결과가 좋다! XGB 성능이 꽤 좋다. 이것이 좋다고 생각하고 이제 submission 파일을 만들어보자. 여러분이 모델을 제훈련시키고 submission 파일을 만들고 싶지 않은이상, 여기가 사실상 마지막 부분이다.


Retrain on the full sample

rm(bstSparse)

# Create matrices from the data frames
retrainData<- as.matrix(train, rownames.force=NA)

# Turn the matrices into sparse matrices
retrain <- as(retrainData, "sparseMatrix")

param <- list(colsample_bytree = .7,
             subsample = .7,
             booster = "gbtree",
             max_depth = 10,
             eta = 0.02,
             eval_metric = "rmse",
             objective="reg:linear")

retrainD <- xgb.DMatrix(data = retrain[,vars], label = retrain[,"SalePrice"])
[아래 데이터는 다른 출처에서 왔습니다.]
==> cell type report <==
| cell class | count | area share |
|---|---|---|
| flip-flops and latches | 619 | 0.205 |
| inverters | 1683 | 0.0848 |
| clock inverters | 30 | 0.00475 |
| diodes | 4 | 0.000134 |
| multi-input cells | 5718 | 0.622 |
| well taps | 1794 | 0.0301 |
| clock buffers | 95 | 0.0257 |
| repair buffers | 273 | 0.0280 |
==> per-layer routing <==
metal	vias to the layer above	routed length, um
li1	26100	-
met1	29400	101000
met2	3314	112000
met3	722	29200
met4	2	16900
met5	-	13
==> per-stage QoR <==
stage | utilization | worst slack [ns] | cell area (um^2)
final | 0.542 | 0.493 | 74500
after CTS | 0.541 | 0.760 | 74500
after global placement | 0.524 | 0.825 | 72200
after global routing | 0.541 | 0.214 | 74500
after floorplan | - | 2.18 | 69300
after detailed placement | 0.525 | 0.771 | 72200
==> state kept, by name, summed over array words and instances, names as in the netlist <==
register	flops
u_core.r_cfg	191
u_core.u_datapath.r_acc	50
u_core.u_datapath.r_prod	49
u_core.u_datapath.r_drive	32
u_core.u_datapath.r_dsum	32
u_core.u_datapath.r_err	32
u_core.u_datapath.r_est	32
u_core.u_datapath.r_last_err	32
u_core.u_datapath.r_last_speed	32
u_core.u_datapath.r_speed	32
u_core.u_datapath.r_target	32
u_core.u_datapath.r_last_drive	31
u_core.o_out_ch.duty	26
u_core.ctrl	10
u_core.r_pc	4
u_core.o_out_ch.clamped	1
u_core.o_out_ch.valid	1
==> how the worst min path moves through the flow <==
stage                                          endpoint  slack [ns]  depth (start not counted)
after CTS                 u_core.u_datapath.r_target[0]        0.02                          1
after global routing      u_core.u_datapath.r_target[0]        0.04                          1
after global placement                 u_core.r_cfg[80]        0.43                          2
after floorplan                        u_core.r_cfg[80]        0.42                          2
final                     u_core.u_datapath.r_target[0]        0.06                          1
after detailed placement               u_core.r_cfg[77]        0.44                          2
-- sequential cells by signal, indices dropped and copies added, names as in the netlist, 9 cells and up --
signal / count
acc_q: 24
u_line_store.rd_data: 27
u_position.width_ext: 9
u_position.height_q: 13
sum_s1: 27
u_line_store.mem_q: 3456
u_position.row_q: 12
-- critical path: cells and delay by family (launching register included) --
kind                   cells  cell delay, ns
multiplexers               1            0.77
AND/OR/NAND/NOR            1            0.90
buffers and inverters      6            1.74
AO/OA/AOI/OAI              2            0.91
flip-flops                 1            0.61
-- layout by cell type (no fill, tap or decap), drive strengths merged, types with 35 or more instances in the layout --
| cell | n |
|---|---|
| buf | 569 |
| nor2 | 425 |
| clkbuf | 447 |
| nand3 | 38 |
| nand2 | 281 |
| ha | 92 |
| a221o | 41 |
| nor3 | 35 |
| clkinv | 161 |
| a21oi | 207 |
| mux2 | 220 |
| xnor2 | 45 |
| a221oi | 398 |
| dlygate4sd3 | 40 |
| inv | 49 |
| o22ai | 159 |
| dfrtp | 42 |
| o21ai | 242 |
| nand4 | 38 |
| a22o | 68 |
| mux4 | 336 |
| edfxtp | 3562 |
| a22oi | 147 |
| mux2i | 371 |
<file path="src/hdl/blr_pkg.sv">
// shared widths and item types for the line rasterizer
package blr_pkg;

    localparam int COORD_BITS = 11;
    localparam int DEC_BITS   = COORD_BITS + 3;
    localparam int EXT_BITS   = DEC_BITS - COORD_BITS;

    typedef logic [COORD_BITS-1:0]      coord_t;
    typedef logic signed [DEC_BITS-1:0] dec_t;

    typedef enum logic
    {
        MODE_LOAD = 1'b0,
        MODE_STEP = 1'b1
    } mode_t;

    typedef struct packed
    {
        mode_t  mode;
        coord_t start_x;
        coord_t start_y;
        coord_t end_x;
        coord_t end_y;
    } blr_cmd_t;

    typedef struct packed
    {
        coord_t pixel_x;
        coord_t pixel_y;
        logic   last_pixel;
    } blr_pix_t;

endpackage

</file>
<file path="src/hdl/blr_cmd_if.sv">
// command channel carrying line loads and step requests
interface blr_cmd_if;
    import blr_pkg::*;

    logic   valid;
    logic   ready;
    logic   mode;
    coord_t start_x;
    coord_t start_y;
    coord_t end_x;
    coord_t end_y;

    modport source (output valid, mode, start_x, start_y, end_x, end_y, input ready);
    modport sink   (input valid, mode, start_x, start_y, end_x, end_y, output ready);
endinterface

</file>
<file path="src/hdl/blr_pix_if.sv">
// pixel channel carrying rasterized points
interface blr_pix_if;
    import blr_pkg::*;

    logic   valid;
    logic   ready;
    coord_t pixel_x;
    coord_t pixel_y;
    logic   last_pixel;

    modport source (output valid, pixel_x, pixel_y, last_pixel, input ready);
    modport sink   (input valid, pixel_x, pixel_y, last_pixel, output ready);
endinterface

</file>
<file path="src/hdl/blr_core.sv">
// line state registers with endpoint setup and per-pixel midpoint step
module blr_core
(
    input  logic              clk,
    input  logic              rst_n,
    input  logic              go,
    input  blr_pkg::blr_cmd_t cmd,
    output logic              res_valid,
    output blr_pkg::blr_pix_t res
);
    import blr_pkg::*;

    coord_t cur_major_reg,   cur_major_next;
    coord_t cur_minor_reg,   cur_minor_next;
    coord_t major_delta_reg, major_delta_next;
    coord_t minor_delta_reg, minor_delta_next;
    dec_t   decision_reg,    decision_next;
    logic   minor_down_reg,  minor_down_next;
    logic   steep_reg,       steep_next;
    coord_t pixels_left_reg, pixels_left_next;

    logic signed [COORD_BITS:0] dx;
    logic signed [COORD_BITS:0] dy;
    coord_t adx;
    coord_t ady;
    logic   shallow;
    coord_t ld_major;
    coord_t ld_minor;
    coord_t ld_maj_delta;
    coord_t ld_min_delta;
    logic   ld_down;
    dec_t   min2;
    dec_t   maj2;
    dec_t   ld_min2;
    dec_t   ld_maj;
    logic   do_step;
    coord_t step_minor;

    // endpoint setup
    always_comb
    begin
        dx      = $signed({1'b0, cmd.end_x}) - $signed({1'b0, cmd.start_x});
        dy      = $signed({1'b0, cmd.end_y}) - $signed({1'b0, cmd.start_y});
        adx     = dx[COORD_BITS] ? coord_t'(-dx) : coord_t'(dx);
        ady     = dy[COORD_BITS] ? coord_t'(-dy) : coord_t'(dy);
        shallow = adx > ady;
        if (shallow)
        begin
            ld_maj_delta = adx;
            ld_min_delta = ady;
            if (dx[COORD_BITS])
            begin
                ld_major = cmd.end_x;
                ld_minor = cmd.end_y;
                ld_down  = (dy > 0);
            end
            else
            begin
                ld_major = cmd.start_x;
                ld_minor = cmd.start_y;
                ld_down  = dy[COORD_BITS];
            end
        end
        else
        begin
            ld_maj_delta = ady;
            ld_min_delta = adx;
            if (dy[COORD_BITS])
            begin
                ld_major = cmd.end_y;
                ld_minor = cmd.end_x;
                ld_down  = (dx > 0);
            end
            else
            begin
                ld_major = cmd.start_y;
                ld_minor = cmd.start_x;
                ld_down  = dx[COORD_BITS];
            end
        end
        ld_min2 = $signed({{(EXT_BITS-1){1'b0}}, ld_min_delta, 1'b0});
        ld_maj  = $signed({{EXT_BITS{1'b0}}, ld_maj_delta});
    end

    // midpoint step
    always_comb
    begin
        min2    = $signed({{(EXT_BITS-1){1'b0}}, minor_delta_reg, 1'b0});
        maj2    = $signed({{(EXT_BITS-1){1'b0}}, major_delta_reg, 1'b0});
        do_step = go && (cmd.mode == MODE_STEP) && (pixels_left_reg != '0);

        cur_major_next   = cur_major_reg;
        cur_minor_next   = cur_minor_reg;
        major_delta_next = major_delta_reg;
        minor_delta_next = minor_delta_reg;
        decision_next    = decision_reg;
        minor_down_next  = minor_down_reg;
        steep_next       = steep_reg;
        pixels_left_next = pixels_left_reg;
        step_minor       = cur_minor_reg;

        if (!decision_reg[DEC_BITS-1])
        begin
            step_minor = minor_down_reg ? cur_minor_reg - 1'b1 : cur_minor_reg + 1'b1;
        end

        if (go && (cmd.mode == MODE_LOAD))
        begin
            cur_major_next   = ld_major;
            cur_minor_next   = ld_minor;
            major_delta_next = ld_maj_delta;
            minor_delta_next = ld_min_delta;
            decision_next    = ld_min2 - ld_maj;
            minor_down_next  = ld_down;
            steep_next       = !shallow;
            pixels_left_next = ld_maj_delta;
        end
        else if (do_step)
        begin
            cur_major_next   = cur_major_reg + 1'b1;
            cur_minor_next   = step_minor;
            decision_next    = decision_reg[DEC_BITS-1] ? decision_reg + min2
                                                        : decision_reg - maj2 + min2;
            pixels_left_next = pixels_left_reg - 1'b1;
        end
    end

    always_comb
    begin
        res_valid      = do_step;
        res.last_pixel = (pixels_left_reg == coord_t'(1));
        if (steep_reg)
        begin
            res.pixel_x = step_minor;
            res.pixel_y = cur_major_reg + 1'b1;
        end
        else
        begin
            res.pixel_x = cur_major_reg + 1'b1;
            res.pixel_y = step_minor;
        end
    end

    always_ff @(posedge clk or negedge rst_n)
    begin
        if (!rst_n)
        begin
            cur_major_reg   <= '0;
            cur_minor_reg   <= '0;
            major_delta_reg <= '0;
            minor_delta_reg <= '0;
            decision_reg    <= '0;
            minor_down_reg  <= 1'b0;
            steep_reg       <= 1'b0;
            pixels_left_reg <= '0;
        end
        else
        begin
            cur_major_reg   <= cur_major_next;
            cur_minor_reg   <= cur_minor_next;
            major_delta_reg <= major_delta_next;
            minor_delta_reg <= minor_delta_next;
            decision_reg    <= decision_next;
            minor_down_reg  <= minor_down_next;
            steep_reg       <= steep_next;
            pixels_left_reg <= pixels_left_next;
        end
    end

`ifndef SYNTHESIS
    a_minor_le_major: assert property (@(posedge clk) disable iff (!rst_n)
        minor_delta_reg <= major_delta_reg)
        else $error("minor delta exceeds major delta");

    a_decision_bounds: assert property (@(posedge clk) disable iff (!rst_n)
        (pixels_left_reg != '0) |-> (decision_reg >= -maj2) && (decision_reg < min2))
        else $error("decision term out of range");

    a_left_le_major: assert property (@(posedge clk) disable iff (!rst_n)
        pixels_left_reg <= major_delta_reg)
        else $error("more pixels left than the line holds");
`endif

endmodule

</file>
<file path="src/hdl/bresenham_line_rasterizer.sv">
// bresenham line rasterizer top level: command register, line core, pixel register
// a step item is held in the command register, then its pixel is registered in the pixel register
// throughput: one item per cycle while the pixel sink keeps ready high
// load items update the line registers in the core and produce no pixel
// reset (asynchronous, active low) clears both stage valids and leaves no line active
module bresenham_line_rasterizer
(
    input  logic       clk,
    input  logic       rst_n,
    blr_cmd_if.sink    cmd,
    blr_pix_if.source  pix
);
    import blr_pkg::*;

    blr_cmd_t s1_reg;
    logic     s1_valid_reg;
    blr_pix_t out_reg;
    logic     out_valid_reg;
    logic     exec_go;
    logic     res_valid;
    blr_pix_t res;

    assign exec_go   = s1_valid_reg && (!out_valid_reg || pix.ready);
    assign cmd.ready = !s1_valid_reg || exec_go;

    blr_core u_core
    (
        .clk       (clk),
        .rst_n     (rst_n),
        .go        (exec_go),
        .cmd       (s1_reg),
        .res_valid (res_valid),
        .res       (res)
    );

    always_ff @(posedge clk or negedge rst_n)
    begin
        if (!rst_n)
        begin
            s1_valid_reg <= 1'b0;
        end
        else if (cmd.ready)
        begin
            s1_valid_reg <= cmd.valid;
        end
    end

    always_ff @(posedge clk)
    begin
        if (cmd.ready && cmd.valid)
        begin
            s1_reg.mode    <= mode_t'(cmd.mode);
            s1_reg.start_x <= cmd.start_x;
            s1_reg.start_y <= cmd.start_y;
            s1_reg.end_x   <= cmd.end_x;
            s1_reg.end_y   <= cmd.end_y;
        end
    end

    always_ff @(posedge clk or negedge rst_n)
    begin
        if (!rst_n)
        begin
            out_valid_reg <= 1'b0;
        end
        else if (exec_go)
        begin
            out_valid_reg <= res_valid;
        end
        else if (pix.ready)
        begin
            out_valid_reg <= 1'b0;
        end
    end

    always_ff @(posedge clk)
    begin
        if (exec_go && res_valid)
        begin
            out_reg <= res;
        end
    end

    assign pix.valid      = out_valid_reg;
    assign pix.pixel_x    = out_reg.pixel_x;
    assign pix.pixel_y    = out_reg.pixel_y;
    assign pix.last_pixel = out_reg.last_pixel;

`ifndef SYNTHESIS
    a_stall_holds_cmd: assert property (@(posedge clk) disable iff (!rst_n)
        (s1_valid_reg && !exec_go) |=> s1_valid_reg && $stable(s1_reg))
        else $error("pending command lost while stalled");

    a_ready_when_empty: assert property (@(posedge clk) disable iff (!rst_n)
        !cmd.ready |-> s1_valid_reg)
        else $error("command channel blocked with empty stage");

    a_pixel_not_dropped: assert property (@(posedge clk) disable iff (!rst_n)
        (out_valid_reg && !pix.ready) |=> out_valid_reg && $stable(out_reg))
        else $error("waiting pixel overwritten");
`endif

endmodule

</file>
<file path="src/flat_wrapper.sv">
// flat-port wrapper written by rule: the top's interface ports become plain ports
module bresenham_line_rasterizer_flat import blr_pkg::*;
  (clk, rst_n, cmd_valid, cmd_mode, cmd_start_x, cmd_start_y, cmd_end_x, cmd_end_y, cmd_ready, pix_valid, pix_pixel_x, pix_pixel_y, pix_last_pixel, pix_ready);
  blr_cmd_if cmd_i ();
  blr_pix_if pix_i ();
  input  logic clk;
  input  logic rst_n;
  input wire logic [$bits(cmd_i.valid)-1:0] cmd_valid;
  input wire logic [$bits(cmd_i.mode)-1:0] cmd_mode;
  input wire logic [$bits(cmd_i.start_x)-1:0] cmd_start_x;
  input wire logic [$bits(cmd_i.start_y)-1:0] cmd_start_y;
  input wire logic [$bits(cmd_i.end_x)-1:0] cmd_end_x;
  input wire logic [$bits(cmd_i.end_y)-1:0] cmd_end_y;
  output wire logic [$bits(cmd_i.ready)-1:0] cmd_ready;
  output wire logic [$bits(pix_i.valid)-1:0] pix_valid;
  output wire logic [$bits(pix_i.pixel_x)-1:0] pix_pixel_x;
  output wire logic [$bits(pix_i.pixel_y)-1:0] pix_pixel_y;
  output wire logic [$bits(pix_i.last_pixel)-1:0] pix_last_pixel;
  input wire logic [$bits(pix_i.ready)-1:0] pix_ready;
  assign cmd_i.valid = cmd_valid;
  assign cmd_i.mode = cmd_mode;
  assign cmd_i.start_x = cmd_start_x;
  assign cmd_i.start_y = cmd_start_y;
  assign cmd_i.end_x = cmd_end_x;
  assign cmd_i.end_y = cmd_end_y;
  assign cmd_ready = cmd_i.ready;
  assign pix_valid = pix_i.valid;
  assign pix_pixel_x = pix_i.pixel_x;
  assign pix_pixel_y = pix_i.pixel_y;
  assign pix_last_pixel = pix_i.last_pixel;
  assign pix_i.ready = pix_ready;
  bresenham_line_rasterizer u_core (.clk(clk), .rst_n(rst_n), .cmd(cmd_i), .pix(pix_i));
endmodule
</file>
#retrain the model using those parameters
bstSparse <-
 xgb.train(params = param,
           data = retrainD,
           nrounds = 600,
           watchlist = list(train = trainD),
           verbose = TRUE,
           print_every_n = 50,
           nthread = 2)
## [1]  train-rmse:194950.546875 
## [51] train-rmse:77041.585938 
## [101]    train-rmse:33339.394531 
## [151]    train-rmse:16391.695312 
## [201]    train-rmse:9333.628906 
## [251]    train-rmse:6018.882324 
## [301]    train-rmse:4418.943848 
## [351]    train-rmse:3487.291504 
## [401]    train-rmse:2858.591553 
## [451]    train-rmse:2388.746338 
## [501]    train-rmse:1956.183472 
## [551]    train-rmse:1606.430786 
## [600]    train-rmse:1324.839355

Prepare the prediction data

훈련셋에서 했던 작업을 단지 반복한 것뿐이다. 더 자세한 사항은 code tap을 봐보자.
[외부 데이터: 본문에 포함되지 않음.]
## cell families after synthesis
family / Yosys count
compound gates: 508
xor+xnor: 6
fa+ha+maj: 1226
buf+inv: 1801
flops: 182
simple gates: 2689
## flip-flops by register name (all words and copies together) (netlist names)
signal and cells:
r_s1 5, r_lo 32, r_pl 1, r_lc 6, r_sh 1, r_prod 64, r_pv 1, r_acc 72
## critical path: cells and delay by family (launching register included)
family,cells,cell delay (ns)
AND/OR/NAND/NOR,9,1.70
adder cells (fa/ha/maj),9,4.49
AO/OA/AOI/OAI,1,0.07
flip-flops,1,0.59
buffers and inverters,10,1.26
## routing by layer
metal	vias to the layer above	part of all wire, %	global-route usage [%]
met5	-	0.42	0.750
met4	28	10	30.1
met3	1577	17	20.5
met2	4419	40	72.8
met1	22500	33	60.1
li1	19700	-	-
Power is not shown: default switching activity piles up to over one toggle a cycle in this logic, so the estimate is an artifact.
그 다음, xgboost에 맞는 형식으로 데이터를 변형시켜라.

# Get the supplied test data ready #

predict <- as.data.frame(test) #Get the dataset formatted as a frame for later combining

#Create matrices from the data frames
predData<- as.matrix(predict, rownames.force=NA)

#Turn the matrices into sparse matrices
predicting <- as(predData, "sparseMatrix")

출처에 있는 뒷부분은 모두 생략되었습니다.